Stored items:
==> src/rtl/fie_pkg.sv <==
// Shared widths and types for the force index block.
`default_nettype none

package fie_pkg;

  localparam int PRICE_W  = 31;
  localparam int VOL_W    = 31;
  localparam int FORCE_W  = 64;
  localparam int PERIOD_W = 16;
  localparam int PMAG_W   = PRICE_W + VOL_W;

  // One classified bar on its way from the front end to the back end.
  typedef struct packed {
    logic               first;
    logic               neg;
    logic [PRICE_W-1:0] dmag;
    logic [VOL_W-1:0]   vol;
  } bar_req_t;

  // Status of the smoothing configuration.
  typedef struct packed {
    logic busy;
    logic bypass;
  } cfg_stat_t;

endpackage

`default_nettype wire

==> src/rtl/fie_ifs.sv <==
// Channel interfaces: bar requests, force results and the period write port.
`default_nettype none

interface fie_bar_if;
  logic                         valid;
  logic                         ready;
  logic [fie_pkg::PRICE_W-1:0]  close_price;
  logic [fie_pkg::VOL_W-1:0]    bar_volume;
  modport source (output valid, close_price, bar_volume, input ready);
  modport sink   (input valid, close_price, bar_volume, output ready);
endinterface


`default_nettype wire

==> src/rtl/fie_front.sv <==
// Front end: takes bars, keeps the previous close and classifies each bar.
`default_nettype none

module fie_front (
  input  wire logic                clk,
  input  wire logic                rst_n,
  fie_bar_if.sink                  in_bar,
  input  wire fie_pkg::cfg_stat_t  stat,
  input  wire logic                push_ready,
  output logic                     push_valid,
  output fie_pkg::bar_req_t        push_item
);

  logic [fie_pkg::PRICE_W-1:0] last_close_r, last_close_nxt;
  logic                        have_last_r, have_last_nxt;
  logic                        take;

  // no bars while the divider is refreshing alpha
  assign in_bar.ready = push_ready && !stat.busy;
  assign push_valid   = in_bar.valid && !stat.busy;
  assign take         = in_bar.valid && in_bar.ready;

  always_comb begin
    push_item.first = !have_last_r;
    push_item.neg   = (in_bar.close_price < last_close_r);
    push_item.dmag  = push_item.neg ? (last_close_r - in_bar.close_price)
                                    : (in_bar.close_price - last_close_r);
    push_item.vol   = in_bar.bar_volume;
  end

  always_comb begin
    last_close_nxt = last_close_r;
    have_last_nxt  = have_last_r;
    if (take) begin
      last_close_nxt = in_bar.close_price;
      have_last_nxt  = 1'b1;
    end
  end

  always_ff @(posedge clk) begin
    if (!rst_n) begin
      last_close_r <= '0;
      have_last_r  <= 1'b0;
    end else begin
      last_close_r <= last_close_nxt;
      have_last_r  <= have_last_nxt;
    end
  end

endmodule

`default_nettype wire

==> src/flat_wrapper.sv <==
// flat-port wrapper written by rule: the top's interface ports become plain ports
module fie_front_flat 
  (clk, rst_n, stat, push_ready, push_valid, push_item, in_bar_valid, in_bar_close_price, in_bar_bar_volume, in_bar_ready);
  fie_bar_if in_bar_i ();
  input  wire logic clk;
  input  wire logic rst_n;
  input  wire fie_pkg::cfg_stat_t stat;
  input  wire logic push_ready;
  output logic push_valid;
  output fie_pkg::bar_req_t push_item;
  input wire logic [$bits(in_bar_i.valid)-1:0] in_bar_valid;
  input wire logic [$bits(in_bar_i.close_price)-1:0] in_bar_close_price;
  input wire logic [$bits(in_bar_i.bar_volume)-1:0] in_bar_bar_volume;
  output wire logic [$bits(in_bar_i.ready)-1:0] in_bar_ready;
  assign in_bar_i.valid = in_bar_valid;
  assign in_bar_i.close_price = in_bar_close_price;
  assign in_bar_i.bar_volume = in_bar_bar_volume;
  assign in_bar_ready = in_bar_i.ready;
  fie_front u_core (.clk(clk), .rst_n(rst_n), .in_bar(in_bar_i), .stat(stat), .push_ready(push_ready), .push_valid(push_valid), .push_item(push_item));
endmodule
==> config.mk <==
export PLATFORM = sky130hd
export DESIGN_NAME = fie_front_flat
export DESIGN_NICKNAME = d
export VERILOG_FILES = /design/src/rtl/fie_pkg.sv /design/src/rtl/fie_ifs.sv /design/src/rtl/fie_front.sv /design/src/flat_wrapper.sv
export SDC_FILE = /design/constraint.sdc
export NUM_CORES = 1
export LEC_CHECK = 0
export BUFFER_PORTS_ARGS = -buffer_cell sky130_fd_sc_hd__buf_2
export CAP_MARGIN = 25
export CORE_UTILIZATION = 29
export CTS_CLUSTER_DIAMETER = 40
export DETAILED_ROUTE_END_ITERATION = 8
export HOLD_SLACK_MARGIN = 0.02
export PLACE_DENSITY = 0.48
export SKIP_CTS_REPAIR_TIMING = 1
export SLEW_MARGIN = 30
export SYNTH_ARGS = -nofsm -noshare
export SYNTH_HDL_FRONTEND = slang
export SYNTH_SLANG_ARGS = --single-unit
==> constraint.sdc <==
create_clock -name clk -period 3.6 [get_ports clk]
set_clock_uncertainty 0.15 [all_clocks]
set_input_delay 0.54 -clock clk [delete_from_list [all_inputs] [get_ports clk]]
set_output_delay 0.54 -clock clk [all_outputs]
set_load 0.03 [all_outputs]
# == After elaboration in Yosys (flattened, before gate mapping) ==
# Cells that the tools add are included.
# word_totals
regBits,32
word_cells,11
output_inout_bits,66
inputBits,68
# classes
n_lt_le_gt_ge,1
muxes,1
addsub,2
reduce_logical,5
# op_table
cell,n
subtractor 31 bit,2
< comparator 31 bit,1
two-way mux 31 bit,1
logical AND 1 bit,3
logical NOT 1 bit,2

# == Longest topological paths before layout ==
# logic_depth
word_depth,3
mapped_depth,14
depth_no_buf,12

# == Worst setup path before layout ==
# OpenSTA, ideal clock, no wires.
# synth_timing
path_kind,input to output
from,input in_bar_close_price[27]
to,output push_item[32] in the netlist's numbering
cell_stages,12
n_path_buf,3
required_ns,2.910
slack_ns,-0.314
t_arrival_ns,3.224
path_cell_list,inv_1 ha_1 buf_2 nand4_4 or2_0 or4_1 nand3_1 a21o_4 inv_2 buf_6 buf_2 o21ai_0
# synth_rtl
item,line,source
start: declaration,flat_wrapper.sv:12,input wire logic [$bits(in_bar_i.close_price)-1:0] in_bar_close_price;
end: declaration,flat_wrapper.sv:10,output fie_pkg::bar_req_t push_item;

==> flow_metrics.tcl <==
set metrics [dict create \
    insertion_delay_ns 0.29 \
    final_max_slew_viol_count 0 \
    cap_violations 0 \
    antenna_cells 0 \
    fin_crit_ns 3.86 \
    row_count 47 \
    io_buffers 70 \
    crit_required_ns 2.91 \
    die-area_sq_mm 0.0175 \
    arrival_ns 3.17 \
    vias 5540 \
    ys_ff_latch 32 \
    fin_setup_tns_ns -4.15 \
    first_pass_iters 5 \
    yosysTopAreaCell "ha_1" \
    layout.nets 1024 \
    syn_inst 694 \
    clockBufferDepth 2 \
    drt_iter0_drc 252 \
    crit_type "primary input to output pin" \
    synth_edf_count 0 \
    crit_path_end_kind "output pin" \
    ir_drop_v 0.000171 \
    r2r-start "u_core.last_close_r[29]$_SDFFE_PN0P_" \
    post-route-cell-area_sq_mm 0.00787 \
    stdcell_count 1114 \
    seq_area_frac_synth_pct 13.0 \
    numCtsBuffers 5 \
    grt_pass1_wl_um 27700 \
    yosysWarnings 0 \
    die_h_um 132 \
    min_from "u_core.have_last_r$_SDFFE_PN0P_" \
    layout-drive-gt1-share_pct 44.4 \
    cts.sinks 32 \
    area_growth_syn_to_layout_pct 59.4 \
    p_leak_nw 3.52 \
    power.density_mw_per_mm2 283 \
    syn_area_per_cell_sq_um 7.11 \
    violations "setup timing" \
    hold_depth 2 \
    routed_wl_um 17800 \
    grt-ovfl-total 0 \
    hold_path_end "u_core.have_last_r$_SDFFE_PN0P_" \
    synth.top_cells.by_area "ha_1 15%, dfxtp_1 13%, nand2_1 7.6%" \
    hold_viol_final 0 \
    post-route-util_pct 47.4 \
    clk_pin_slew_ns 0.06 \
    r2r_slack_ns 2.67 \
    hold_ws_ns 0.321 \
    yosysUniqueCellTypes 68 \
    antenna_found_initial 0 \
    routabilityCongestion 0.908 \
    timing.final.crit_share_pct 107 \
    ant_nets 0 \
    start_util_pct 29.7 \
    grt_pass1_vias 5574 \
    routed_via_density 4.97 \
    synthArstFlopShare_pct 0 \
    worstPathMaxFanout 5 \
    dp_hpwl_um 14000 \
    slew_headroom_pct 52.8 \
    status "finished with violations" \
    postPlaceCellArea_sq_mm 0.00672 \
    synthFlopType "dfxtp_1" \
    h-tree-depth 2 \
    synth.top_cell.area_share_pct 15.5 \
    setup_viol 29 \
    cts_tree "built" \
    rsz0062_at_grt "yes" \
    startpoint_type "primary input" \
    wire_per_inst_um 16.0 \
    synth_area_sq_mm 0.00493 \
    nFillCells 1685 \
    fmax_mhz 259 \
    core_sq_mm 0.0166 \
    grt.total_usage_pct 19.6 \
    die_w_um 132 \
    grt_max_degree 33 \
    drcViolationCount 0 \
    worstMarginPinSlew_ns 0.706 \
    cts_root_buf "clkbuf_16" \
    rr_worst_depth 3 \
    place_inst 1095 \
    reg2reg_to "u_core.last_close_r[29]$_SDFFE_PN0P_" \
    hold_path_class "flop to flop" \
    setup_ws_ns -0.258 \
    syn_nets 825 \
    io_pins 134 \
]
[metal layers]
layer	GRT usage (%)	routed length, um
met5	0	0
met4	3.90	268
met3	3.10	758
met2	34.9	8820
met1	24.8	7920
[synthesized netlist by cell type (all sizes together) (3+ instances only)]
| cell type | count |
|---|---|
| xnor2 | 21 |
| dfxtp | 32 |
| o21a | 12 |
| a21oi | 55 |
| o311ai | 4 |
| nand4 | 8 |
| a211oi | 6 |
| a21boi | 33 |
| clkbuf | 20 |
| nor2 | 24 |
| or3 | 5 |
| o21bai | 5 |
| o211ai | 8 |
| nor4 | 7 |
| ha | 61 |
| nand3 | 11 |
| a21o | 33 |
| buf | 46 |
| xor2 | 8 |
| a221oi | 3 |
| nor2b | 6 |
| o31ai | 3 |
| o21ai | 34 |
| mux2i | 9 |
| and3 | 4 |
| or2 | 4 |
| nand2b | 3 |
| a31oi | 4 |
| and2 | 4 |
| o22ai | 4 |
| nor3 | 7 |
| inv | 78 |
| nand2 | 100 |
[report_power, final]
part           switching, W  total, W  internal, W
combinational      0.000707   0.00134     0.000633
sequential        0.0000119  0.000378     0.000366
clock              0.000186  0.000512     0.000326
[cells by family after synthesis]
group           count (synthesis)  share of synthesized area [%]
buf+inv                       144                           14.1
xor+xnor                       29                           5.15
compound gates                221                           30.5
fa+ha+maj                      63                           16.3
simple gates                  194                           18.8
flops                          32                           13.0
mux                            11                           2.28
[state kept, by name (all words and copies together), names as in the netlist]
register             count
u_core.last_close_r     31
u_core.have_last_r       1
[final cells by class]
| cell class | instances | area [sq um] | share of cell area [%] |
|---|---|---|---|
| Sequential cell | 32 | 648 | 8.24 |
| Inverter | 78 | 303 | 3.85 |
| Clock buffer | 6 | 129 | 1.64 |
| Timing Repair Buffer | 258 | 1980 | 25.1 |
| Multi-Input combinational cell | 518 | 4500 | 57.2 |
| Clock inverter | 2 | 35.0 | 0.445 |
| Tap cell | 220 | 275 | 3.50 |
[placed cells by master, fill, tap and decap left out, types with 22 or more instances in the layout]
cell      synthesis  routed
a21o_1           32      32
a21boi_0         33      32
inv_1            77      70
nor2_1           24      22
a21oi_1          55      43
buf_6             2      26
dfxtp_1          32      28
nand2_1         100      99
buf_4            33     184
buf_2            11      39
ha_1             61      39
[critical path, stage by stage]
cell and delay [ns]:
buf_8 0.08, inv_4 0.03, ha_4 0.26, buf_6 0.11, nor2_4 0.03, a211o_1 0.30
a32o_2 0.29, o311ai_4 0.33, a21o_4 0.22, inv_6 0.05, buf_6 0.12, or3_1 0.35
o21ai_1 0.10, xnor2_1 0.15, buf_4 0.19
[through the flow]
stage / setup slack (ns) / total power [W]
after floorplan: 0.00391 / 0.00113
after global placement: -0.438 / 0.00148
after detailed placement: -0.447 / 0.00148
after CTS: -0.457 / 0.00201
after global routing: -0.349 / 0.00235
final: -0.258 / 0.00223
[worst max-delay path by stage]
stage | startpoint | to
floorplan | in_bar_close_price[1] | push_item[52]
global placement | in_bar_close_price[0] | push_item[59]
detailed placement | in_bar_close_price[0] | push_item[59]
CTS | in_bar_close_price[0] | push_item[59]
global route | in_bar_close_price[2] | push_item[40]
finish | in_bar_close_price[2] | push_item[40]
Note: power is estimated with default switching activity, not from simulation.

EXERCISE PROMPT —
When the line with "assign in_bar_i.bar_volume = in_bar_bar_volume;" is reached in the data above, begin copying, and stop after the line with "slack_ns,-0.314"; copy each line exactly, both ends included.

EXPECTED OUTPUT —
  assign in_bar_i.bar_volume = in_bar_bar_volume;
  assign in_bar_ready = in_bar_i.ready;
  fie_front u_core (.clk(clk), .rst_n(rst_n), .in_bar(in_bar_i), .stat(stat), .push_ready(push_ready), .push_valid(push_valid), .push_item(push_item));
endmodule
==> config.mk <==
export PLATFORM = sky130hd
export DESIGN_NAME = fie_front_flat
export DESIGN_NICKNAME = d
export VERILOG_FILES = /design/src/rtl/fie_pkg.sv /design/src/rtl/fie_ifs.sv /design/src/rtl/fie_front.sv /design/src/flat_wrapper.sv
export SDC_FILE = /design/constraint.sdc
export NUM_CORES = 1
export LEC_CHECK = 0
export BUFFER_PORTS_ARGS = -buffer_cell sky130_fd_sc_hd__buf_2
export CAP_MARGIN = 25
export CORE_UTILIZATION = 29
export CTS_CLUSTER_DIAMETER = 40
export DETAILED_ROUTE_END_ITERATION = 8
export HOLD_SLACK_MARGIN = 0.02
export PLACE_DENSITY = 0.48
export SKIP_CTS_REPAIR_TIMING = 1
export SLEW_MARGIN = 30
export SYNTH_ARGS = -nofsm -noshare
export SYNTH_HDL_FRONTEND = slang
export SYNTH_SLANG_ARGS = --single-unit
==> constraint.sdc <==
create_clock -name clk -period 3.6 [get_ports clk]
set_clock_uncertainty 0.15 [all_clocks]
set_input_delay 0.54 -clock clk [delete_from_list [all_inputs] [get_ports clk]]
set_output_delay 0.54 -clock clk [all_outputs]
set_load 0.03 [all_outputs]
# == After elaboration in Yosys (flattened, before gate mapping) ==
# Cells that the tools add are included.
# word_totals
regBits,32
word_cells,11
output_inout_bits,66
inputBits,68
# classes
n_lt_le_gt_ge,1
muxes,1
addsub,2
reduce_logical,5
# op_table
cell,n
subtractor 31 bit,2
< comparator 31 bit,1
two-way mux 31 bit,1
logical AND 1 bit,3
logical NOT 1 bit,2

# == Longest topological paths before layout ==
# logic_depth
word_depth,3
mapped_depth,14
depth_no_buf,12

# == Worst setup path before layout ==
# OpenSTA, ideal clock, no wires.
# synth_timing
path_kind,input to output
from,input in_bar_close_price[27]
to,output push_item[32] in the netlist's numbering
cell_stages,12
n_path_buf,3
required_ns,2.910
slack_ns,-0.314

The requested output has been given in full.